# Have to learn new technologies



## Wolverine (Feb 6, 2010)

*Langhuan* is a great slingshot shooters and educator, he and his brothers in the spring of innovation, has made remarkable achievements. Lnaghuan a systematic summary of the best slingshot techniques and style of play, he came to the Forum, is everyone's lucky.

To learn the latest and best slingshot technology, we must learn to Lnaghan, he invented a new slingshot, the first master the catapult, the catapult technology, has done a systematic and comprehensive summary.

*Tmart* President, you have to polite, do not hinder them to learn new technologies, to remind you that you, as head of the slingshot, that is Langhuan and his brother Junior Slingshot innovation imitation..


----------



## Wolverine (Feb 6, 2010)

That Langhuan arrogant, arrogance is wrong, slingshot laws of the decision, it is not who can decide is that the decision to slingshot itself, so he was not Lnaghuan arrogant, understand?


----------



## smitty (Dec 17, 2009)

Please help us to understand with pictures and links to videos.
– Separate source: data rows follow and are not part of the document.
`src/hdl/iou_pkg.sv`:
```
// Shared constants and types for the IoU track association block.
package iou_pkg;

  // Default sizing of the track table and the box coordinates.
  localparam int unsigned TRACK_SLOTS_DEF = 16;
  localparam int unsigned COORD_BITS_DEF  = 12;

  // Fixed field widths of the result interface.
  localparam int unsigned IDX_W   = 6;
  localparam int unsigned MISS_W  = 8;
  localparam int unsigned CAR_W   = 16;
  localparam int unsigned LIMIT_W = 9;

  // Configuration port layout.
  localparam int unsigned CFG_IDX_W  = 2;
  localparam int unsigned CFG_DATA_W = 9;

  localparam logic [CFG_IDX_W-1:0] REG_NEW_IOU   = 2'd0;
  localparam logic [CFG_IDX_W-1:0] REG_MATCH_IOU = 2'd1;
  localparam logic [CFG_IDX_W-1:0] REG_MISS_LIM  = 2'd2;

  localparam logic [LIMIT_W-1:0] NEW_IOU_RST   = 9'd77;
  localparam logic [LIMIT_W-1:0] MATCH_IOU_RST = 9'd128;
  localparam logic [MISS_W-1:0]  MISS_LIM_RST  = 8'd10;

  // Input command codes.
  localparam logic CMD_DETECT = 1'b0;
  localparam logic CMD_FRAME  = 1'b1;

  // Compare request issued to the IoU unit with its table slot.
  typedef struct packed {
    logic             valid;
    logic [IDX_W-1:0] slot;
  } iou_req_t;

  // Compare outcome returned by the IoU unit.
  typedef struct packed {
    logic             valid;
    logic [IDX_W-1:0] slot;
    logic             hit_new;
    logic             hit_match;
  } iou_hit_t;

endpackage

```
`src/hdl/iou_ram.sv`:
```
// Generic single-port-write, single-port-read RAM with a registered read.
module iou_ram #(
  parameter int unsigned WIDTH = 8,
  parameter int unsigned DEPTH = 16,
  localparam int unsigned AW   = (DEPTH > 1) ? $clog2(DEPTH) : 1
) (
  input  logic             clk_i,
  input  logic             we_i,
  input  logic [AW-1:0]    waddr_i,
  input  logic [WIDTH-1:0] wdata_i,
  input  logic             re_i,
  input  logic [AW-1:0]    raddr_i,
  output logic [WIDTH-1:0] rdata_o
);

  logic [WIDTH-1:0] mem_q [DEPTH];
  logic [WIDTH-1:0] rdata_q;

  // Write port and registered read port.
  always_ff @(posedge clk_i) begin
    if (we_i) begin
      mem_q[waddr_i] <= wdata_i;
    end
    if (re_i) begin
      rdata_q <= mem_q[raddr_i];
    end
  end

  assign rdata_o = rdata_q;

endmodule

```
`src/hdl/iou_unit.sv`:
```
// Pipelined IoU threshold compare of one detection against one track per cycle.
module iou_unit #(
  parameter int unsigned COORD_BITS = iou_pkg::COORD_BITS_DEF
) (
  input  logic                          clk_i,
  input  logic                          rst_ni,
  input  iou_pkg::iou_req_t             req_i,
  input  logic [COORD_BITS-1:0]         det_x_i,
  input  logic [COORD_BITS-1:0]         det_y_i,
  input  logic [COORD_BITS-1:0]         det_w_i,
  input  logic [COORD_BITS-1:0]         det_h_i,
  input  logic [COORD_BITS-1:0]         trk_x_i,
  input  logic [COORD_BITS-1:0]         trk_y_i,
  input  logic [COORD_BITS-1:0]         trk_w_i,
  input  logic [COORD_BITS-1:0]         trk_h_i,
  input  logic [iou_pkg::LIMIT_W-1:0]   new_limit_i,
  input  logic [iou_pkg::LIMIT_W-1:0]   match_limit_i,
  output iou_pkg::iou_hit_t             hit_o
);

  localparam int unsigned CB = COORD_BITS;
  localparam int unsigned AW = 2 * CB;
  localparam int unsigned UW = AW + 1;
  localparam int unsigned PW = iou_pkg::LIMIT_W + UW;

  // Overlap length of two half-open intervals, zero when they do not meet.
  function automatic logic [CB-1:0] axis_ov(input logic [CB-1:0] p0, input logic [CB-1:0] l0,
                                            input logic [CB-1:0] p1, input logic [CB-1:0] l1);
    logic [CB:0] lo;
    logic [CB:0] e0;
    logic [CB:0] e1;
    logic [CB:0] hi;
    lo = (p0 > p1) ? {1'b0, p0} : {1'b0, p1};
    e0 = {1'b0, p0} + {1'b0, l0};
    e1 = {1'b0, p1} + {1'b0, l1};
    hi = (e0 < e1) ? e0 : e1;
    axis_ov = (hi > lo) ? CB'(hi - lo) : '0;
  endfunction

  // Stage 1: axis overlaps and side lengths.
  logic                      v1_q, v2_q, v3_q, v4_q, v5_q;
  logic [iou_pkg::IDX_W-1:0] s1_q, s2_q, s3_q, s4_q, s5_q;
  logic [CB-1:0]             ox_q, oy_q, dw_q, dh_q, tw_q, th_q;
  // Stage 2: areas.
  logic [AW-1:0]             inter2_q, darea_q, tarea_q;
  // Stage 3: union.
  logic [AW-1:0]             inter3_q;
  logic [UW-1:0]             uni_q;
  // Stage 4: scaled products.
  logic [PW-1:0]             scaled_q, pnew_q, pmatch_q;
  logic                      uni_nz_q;
  // Stage 5: compare flags.
  logic                      hit_new_q, hit_match_q;

  // Valid pipeline.
  always_ff @(posedge clk_i or negedge rst_ni) begin
    if (!rst_ni) begin
      v1_q <= 1'b0;
      v2_q <= 1'b0;
      v3_q <= 1'b0;
      v4_q <= 1'b0;
      v5_q <= 1'b0;
    end else begin
      v1_q <= req_i.valid;
      v2_q <= v1_q;
      v3_q <= v2_q;
      v4_q <= v3_q;
      v5_q <= v4_q;
    end
  end

  // Datapath stages.
  always_ff @(posedge clk_i) begin
    s1_q <= req_i.slot;
    ox_q <= axis_ov(det_x_i, det_w_i, trk_x_i, trk_w_i);
    oy_q <= axis_ov(det_y_i, det_h_i, trk_y_i, trk_h_i);
    dw_q <= det_w_i;
    dh_q <= det_h_i;
    tw_q <= trk_w_i;
    th_q <= trk_h_i;

    s2_q     <= s1_q;
    inter2_q <= AW'(ox_q) * AW'(oy_q);
    darea_q  <= AW'(dw_q) * AW'(dh_q);
    tarea_q  <= AW'(tw_q) * AW'(th_q);

    s3_q     <= s2_q;
    inter3_q <= inter2_q;
    uni_q    <= UW'(darea_q) + UW'(tarea_q) - UW'(inter2_q);

    s4_q     <= s3_q;
    scaled_q <= PW'({inter3_q, 8'b0});
    pnew_q   <= PW'(new_limit_i) * PW'(uni_q);
    pmatch_q <= PW'(match_limit_i) * PW'(uni_q);
    uni_nz_q <= (uni_q != '0);

    s5_q        <= s4_q;
    hit_new_q   <= uni_nz_q && (scaled_q > pnew_q);
    hit_match_q <= uni_nz_q && (scaled_q > pmatch_q);
  end

  assign hit_o.valid     = v5_q;
  assign hit_o.slot      = s5_q;
  assign hit_o.hit_new   = hit_new_q;
  assign hit_o.hit_match = hit_match_q;

endmodule

```
`src/hdl/iou_track_association.sv`:
```
// A detection is compared against every stored track (one RAM read per track, a five-stage IoU
// compare, then the decision) and loads its single result, with no reads when the table is empty.
// End of frame: each stored track is read once the output is free, then updated and emitted.
// Throughput: one request at a time; a new request is taken once the previous one has finished.
// Reset clears the track count, car total, matched and fresh flags and sets the thresholds to
// their defaults; the box memory is not cleared and only slots below the track count are read.
module iou_track_association #(
  parameter int unsigned TRACK_SLOTS = iou_pkg::TRACK_SLOTS_DEF,
  parameter int unsigned COORD_BITS  = iou_pkg::COORD_BITS_DEF
) (
  input  logic                            clk_i,
  input  logic                            rst_ni,
  // Configuration port.
  input  logic                            cfg_we_i,
  input  logic [iou_pkg::CFG_IDX_W-1:0]   cfg_index_i,
  input  logic [iou_pkg::CFG_DATA_W-1:0]  cfg_data_i,
  // Input channel.
  input  logic                            in_valid_i,
  output logic                            in_stall_o,
  input  logic                            command_i,
  input  logic [COORD_BITS-1:0]           box_x_i,
  input  logic [COORD_BITS-1:0]           box_y_i,
  input  logic [COORD_BITS-1:0]           box_width_i,
  input  logic [COORD_BITS-1:0]           box_height_i,
  // Output channel.
  output logic                            out_valid_o,
  input  logic                            out_stall_i,
  output logic                            is_new_o,
  output logic                            table_full_o,
  output logic [iou_pkg::IDX_W-1:0]       entry_index_o,
  output logic [COORD_BITS-1:0]           entry_x_o,
  output logic [COORD_BITS-1:0]           entry_y_o,
  output logic [COORD_BITS-1:0]           entry_width_o,
  output logic [COORD_BITS-1:0]           entry_height_o,
  output logic [iou_pkg::MISS_W-1:0]      miss_count_o,
  output logic                            visible_o,
  output logic                            entry_valid_o,
  output logic [iou_pkg::CAR_W-1:0]       car_total_o,
  output logic                            last_o
);

  localparam int unsigned CB     = COORD_BITS;
  localparam int unsigned SW     = (TRACK_SLOTS > 1) ? $clog2(TRACK_SLOTS) : 1;
  localparam int unsigned CW     = $clog2(TRACK_SLOTS + 1);
  localparam int unsigned MW     = iou_pkg::MISS_W;
  localparam int unsigned WORD_W = 4 * CB + MW;

  typedef enum logic [2:0] {
    ST_IDLE,
    ST_SCAN,
    ST_DECIDE,
    ST_FRD,
    ST_FWR,
    ST_FEMPTY
  } state_e;

  state_e                          state_q, state_d;
  logic [CB-1:0]                   det_x_q, det_y_q, det_w_q, det_h_q;
  logic [CW-1:0]                   rd_idx_q, rd_idx_d;
  logic [CW-1:0]                   res_cnt_q, res_cnt_d;
  logic [CW-1:0]                   used_q, used_d;
  logic [iou_pkg::CAR_W-1:0]       cars_q, cars_d;
  logic                            known_q, known_d;
  logic [TRACK_SLOTS-1:0]          matched_q, matched_d;
  logic [TRACK_SLOTS-1:0]          fresh_q, fresh_d;
  logic                            scan_vld_q, scan_vld_d;
  logic [SW-1:0]                   scan_slot_q;
  logic [iou_pkg::LIMIT_W-1:0]     new_lim_q, match_lim_q;
  logic [MW-1:0]                   miss_lim_q;

  // Output register.
  logic                            out_valid_q, out_valid_d;
  logic                            load_out;
  logic                            is_new_q, is_new_d;
  logic                            full_q, full_d;
  logic [iou_pkg::IDX_W-1:0]       idx_q, idx_d;
  logic [CB-1:0]                   ox_q, ox_d, oy_q, oy_d, ow_q, ow_d, oh_q, oh_d;
  logic [MW-1:0]                   omiss_q, omiss_d;
  logic                            vis_q, vis_d;
  logic                            evalid_q, evalid_d;
  logic [iou_pkg::CAR_W-1:0]       ocars_q, ocars_d;
  logic                            last_q, last_d;

  // Track memory port signals.
  logic                            ram_we, ram_re;
  logic [SW-1:0]                   ram_waddr, ram_raddr;
  logic [WORD_W-1:0]               ram_wdata, ram_rdata;
  logic [CB-1:0]                   trk_x, trk_y, trk_w, trk_h;
  logic [MW-1:0]                   trk_miss, miss_new;

  iou_pkg::iou_req_t               req;
  iou_pkg::iou_hit_t               hit;
  logic [SW-1:0]                   hit_slot, cur_slot;
  logic                            out_free;
  logic [iou_pkg::CAR_W-1:0]       cars_inc;

  // Track boxes and miss counters share one memory word.
  iou_ram #(
    .WIDTH (WORD_W),
    .DEPTH (TRACK_SLOTS)
  ) u_track_ram (
    .clk_i   (clk_i),
    .we_i    (ram_we),
    .waddr_i (ram_waddr),
    .wdata_i (ram_wdata),
    .re_i    (ram_re),
    .raddr_i (ram_raddr),
    .rdata_o (ram_rdata)
  );

  assign {trk_x, trk_y, trk_w, trk_h, trk_miss} = ram_rdata;

  assign req.valid = scan_vld_q;
  assign req.slot  = iou_pkg::IDX_W'(scan_slot_q);

  iou_unit #(
    .COORD_BITS (COORD_BITS)
  ) u_iou_unit (
    .clk_i         (clk_i),
    .rst_ni        (rst_ni),
    .req_i         (req),
    .det_x_i       (det_x_q),
    .det_y_i       (det_y_q),
    .det_w_i       (det_w_q),
    .det_h_i       (det_h_q),
    .trk_x_i       (trk_x),
    .trk_y_i       (trk_y),
    .trk_w_i       (trk_w),
    .trk_h_i       (trk_h),
    .new_limit_i   (new_lim_q),
    .match_limit_i (match_lim_q),
    .hit_o         (hit)
  );

  assign hit_slot = hit.slot[SW-1:0];
  assign cur_slot = rd_idx_q[SW-1:0];
  assign out_free = !out_valid_q || !out_stall_i;
  assign in_stall_o = (state_q != ST_IDLE);
  assign cars_inc = (cars_q != '1) ? cars_q + 1'b1 : cars_q;
  assign miss_new = (matched_q[cur_slot] || fresh_q[cur_slot]) ? '0 :
                    ((trk_miss != '1) ? trk_miss + 1'b1 : trk_miss);

  // Sequencer: scan, insert and end-of-frame update.
  always_comb begin
    state_d    = state_q;
    rd_idx_d   = rd_idx_q;
    res_cnt_d  = res_cnt_q;
    used_d     = used_q;
    cars_d     = cars_q;
    known_d    = known_q;
    matched_d  = matched_q;
    fresh_d    = fresh_q;
    scan_vld_d = 1'b0;
    ram_we     = 1'b0;
    ram_waddr  = cur_slot;
    ram_wdata  = {trk_x, trk_y, trk_w, trk_h, miss_new};
    ram_re     = 1'b0;
    ram_raddr  = cur_slot;
    load_out   = 1'b0;
    is_new_d   = 1'b0;
    full_d     = 1'b0;
    idx_d      = '0;
    ox_d       = '0;
    oy_d       = '0;
    ow_d       = '0;
    oh_d       = '0;
    omiss_d    = '0;
    vis_d      = 1'b0;
    evalid_d   = 1'b0;
    ocars_d    = cars_q;
    last_d     = 1'b1;

    // Compare results flag matches and known tracks; fresh entries are skipped.
    if (hit.valid) begin
      res_cnt_d = res_cnt_q + 1'b1;
      if (!fresh_q[hit_slot]) begin
        if (hit.hit_new) begin
          known_d = 1'b1;
        end
        if (hit.hit_match) begin
          matched_d[hit_slot] = 1'b1;
        end
      end
    end

    unique case (state_q)
      ST_IDLE: begin
        if (in_valid_i) begin
          rd_idx_d = '0;
          if (command_i == iou_pkg::CMD_FRAME) begin
            state_d = (used_q == '0) ? ST_FEMPTY : ST_FRD;
          end else begin
            known_d   = 1'b0;
            res_cnt_d = '0;
            state_d   = ST_SCAN;
          end
        end
      end
      ST_SCAN: begin
        // One table read per cycle feeds the compare pipeline.
        if (rd_idx_q < used_q) begin
          ram_re     = 1'b1;
          scan_vld_d = 1'b1;
          rd_idx_d   = rd_idx_q + 1'b1;
        end
        if (res_cnt_q == used_q) begin
          state_d = ST_DECIDE;
        end
      end
      ST_DECIDE: begin
        if (out_free) begin
          load_out = 1'b1;
          state_d  = ST_IDLE;
          if (!known_q) begin
            if (used_q == CW'(TRACK_SLOTS)) begin
              full_d = 1'b1;
            end else begin
              ram_we                     = 1'b1;
              ram_waddr                  = used_q[SW-1:0];
              ram_wdata                  = {det_x_q, det_y_q, det_w_q, det_h_q, MW'(0)};
              fresh_d[used_q[SW-1:0]]    = 1'b1;
              matched_d[used_q[SW-1:0]]  = 1'b1;
              used_d                     = used_q + 1'b1;
              cars_d                     = cars_inc;
              is_new_d                   = 1'b1;
              evalid_d                   = 1'b1;
              idx_d                      = iou_pkg::IDX_W'(used_q[SW-1:0]);
              ox_d                       = det_x_q;
              oy_d                       = det_y_q;
              ow_d                       = det_w_q;
              oh_d                       = det_h_q;
              vis_d                      = (miss_lim_q != '0);
              ocars_d                    = cars_inc;
            end
          end
        end
      end
      ST_FRD: begin
        // Read the next entry only when its result can be registered.
        if (out_free) begin
          ram_re  = 1'b1;
          state_d = ST_FWR;
        end
      end
      ST_FWR: begin
        ram_we              = 1'b1;
        matched_d[cur_slot] = 1'b0;
        fresh_d[cur_slot]   = 1'b0;
        load_out            = 1'b1;
        evalid_d            = 1'b1;
        idx_d               = iou_pkg::IDX_W'(cur_slot);
        ox_d                = trk_x;
        oy_d                = trk_y;
        ow_d                = trk_w;
        oh_d                = trk_h;
        omiss_d             = miss_new;
        vis_d               = (miss_new < miss_lim_q);
        last_d              = (rd_idx_q == used_q - 1'b1);
        if (rd_idx_q == used_q - 1'b1) begin
          state_d = ST_IDLE;
        end else begin
          rd_idx_d = rd_idx_q + 1'b1;
          state_d  = ST_FRD;
        end
      end
      ST_FEMPTY: begin
        if (out_free) begin
          load_out = 1'b1;
          state_d  = ST_IDLE;
        end
      end
      default: begin
        state_d = ST_IDLE;
      end
    endcase

    out_valid_d = load_out || (out_valid_q && out_stall_i);
  end

  // State, counters, flags and the output register.
  always_ff @(posedge clk_i or negedge rst_ni) begin
    if (!rst_ni) begin
      state_q     <= ST_IDLE;
      rd_idx_q    <= '0;
      res_cnt_q   <= '0;
      used_q      <= '0;
      cars_q      <= '0;
      known_q     <= 1'b0;
      matched_q   <= '0;
      fresh_q     <= '0;
      scan_vld_q  <= 1'b0;
      out_valid_q <= 1'b0;
    end else begin
      state_q     <= state_d;
      rd_idx_q    <= rd_idx_d;
      res_cnt_q   <= res_cnt_d;
      used_q      <= used_d;
      cars_q      <= cars_d;
      known_q     <= known_d;
      matched_q   <= matched_d;
      fresh_q     <= fresh_d;
      scan_vld_q  <= scan_vld_d;
      out_valid_q <= out_valid_d;
    end
  end

  // Payload registers.
  always_ff @(posedge clk_i) begin
    scan_slot_q <= cur_slot;
    if (state_q == ST_IDLE && in_valid_i) begin
      det_x_q <= box_x_i;
      det_y_q <= box_y_i;
      det_w_q <= box_width_i;
      det_h_q <= box_height_i;
    end
    if (load_out) begin
      is_new_q <= is_new_d;
      full_q   <= full_d;
      idx_q    <= idx_d;
      ox_q     <= ox_d;
      oy_q     <= oy_d;
      ow_q     <= ow_d;
      oh_q     <= oh_d;
      omiss_q  <= omiss_d;
      vis_q    <= vis_d;
      evalid_q <= evalid_d;
      ocars_q  <= ocars_d;
      last_q   <= last_d;
    end
  end

  // Threshold registers.
  always_ff @(posedge clk_i or negedge rst_ni) begin
    if (!rst_ni) begin
      new_lim_q   <= iou_pkg::NEW_IOU_RST;
      match_lim_q <= iou_pkg::MATCH_IOU_RST;
      miss_lim_q  <= iou_pkg::MISS_LIM_RST;
    end else if (cfg_we_i) begin
      unique case (cfg_index_i)
        iou_pkg::REG_NEW_IOU:   new_lim_q   <= cfg_data_i;
        iou_pkg::REG_MATCH_IOU: match_lim_q <= cfg_data_i;
        iou_pkg::REG_MISS_LIM:  miss_lim_q  <= cfg_data_i[MW-1:0];
        default: begin
        end
      endcase
    end
  end

  assign out_valid_o    = out_valid_q;
  assign is_new_o       = is_new_q;
  assign table_full_o   = full_q;
  assign entry_index_o  = idx_q;
  assign entry_x_o      = ox_q;
  assign entry_y_o      = oy_q;
  assign entry_width_o  = ow_q;
  assign entry_height_o = oh_q;
  assign miss_count_o   = omiss_q;
  assign visible_o      = vis_q;
  assign entry_valid_o  = evalid_q;
  assign car_total_o    = ocars_q;
  assign last_o         = last_q;

`ifndef NO_ASSERTIONS
  // The track count never exceeds the table size.
  a_used_bound: assert property (@(posedge clk_i) disable iff (!rst_ni)
    used_q <= CW'(TRACK_SLOTS))
    else $error("track count exceeds table size");

  // Compare results only arrive while a detection scan is running.
  a_hit_in_scan: assert property (@(posedge clk_i) disable iff (!rst_ni)
    hit.valid |-> (state_q == ST_SCAN))
    else $error("compare result outside of a scan");

  // The car total only moves together with a new-track result.
  a_cars_step: assert property (@(posedge clk_i) disable iff (!rst_ni)
    (cars_q != $past(cars_q)) |-> (out_valid_o && is_new_o))
    else $error("car total changed without a new track");

  // A new track result always carries a table entry and never the full flag.
  a_new_entry: assert property (@(posedge clk_i) disable iff (!rst_ni)
    (out_valid_o && is_new_o) |-> (entry_valid_o && !table_full_o && last_o))
    else $error("inconsistent new track result");
`endif

endmodule
```
`config.mk`:
```
export PLATFORM = sky130hd
export DESIGN_NAME = iou_track_association
export DESIGN_NICKNAME = d
export VERILOG_FILES = /design/src/hdl/iou_pkg.sv /design/src/hdl/iou_ram.sv /design/src/hdl/iou_unit.sv /design/src/hdl/iou_track_association.sv
export SDC_FILE = /design/constraint.sdc
export NUM_CORES = 2
export LEC_CHECK = 0
export ABC_CLOCK_PERIOD_IN_PS = 19600
export BUFFER_PORTS_ARGS = -buffer_cell sky130_fd_sc_hd__buf_4
export CORE_UTILIZATION = 60
export DETAILED_ROUTE_END_ITERATION = 10
export PLACE_DENSITY = 0.77
export REMOVE_ABC_BUFFERS = 1
export SLEW_MARGIN = 10
export SYNTH_ARGS = -nofsm -noshare
export SYNTH_HDL_FRONTEND = slang
export SYNTH_SLANG_ARGS = --single-unit
export TNS_END_PERCENT = 50
```
`constraint.sdc`:
```
create_clock -name clk_i -period 19.6 [get_ports clk_i]
set_input_delay 1.96 -clock clk_i [delete_from_list [all_inputs] [get_ports clk_i]]
set_output_delay 1.96 -clock clk_i [all_outputs]
set_load 0.005 [all_outputs]
```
Much misunderstanding between languages. Pictures are worth a thousand words.


----------



## Chuff (Dec 25, 2009)

I agree with smitty.

Wolverine, I'd like to understand what you've been trying to tell us but it's difficult. Pictures may help.


----------



## Flatband (Dec 18, 2009)

WHAT? Flatband


----------



## skinner (Feb 1, 2010)

Guys, I am from China. I know Woverine. He is a maddog, bite everyone. he thought he is the God of Dankung. So just leave him.


----------



## Sarge (Dec 18, 2009)

Thanks for clearing things up skinner.


----------



## Chuff (Dec 25, 2009)

Cheers for the info on the great wolverine and welcome here mate!


----------



## Flatband (Dec 18, 2009)

Thanks for the info Skinner. We all were wondering what kind of medication he was on!







Flatband


----------



## Guest (Feb 13, 2010)

Flatband said:


> Thanks for the info Skinner. We all were wondering what kind of medication he was on!
> 
> 
> 
> ...










flatband ,good joking.


----------



## Village famous (Feb 16, 2010)

You will not believe Wolverine this mad dog, his mind has been a problem everywhere, deceptive, everywhere blowing technology (in fact he is not a little technology, all of which are fraudulent trick). Marketing is not sold in China, the slingshot and other products. We have to look at these people.


----------



## Inquisitive (Jan 16, 2010)

This and the other thread are probaboy the most hilarious threads on the whole forum.


----------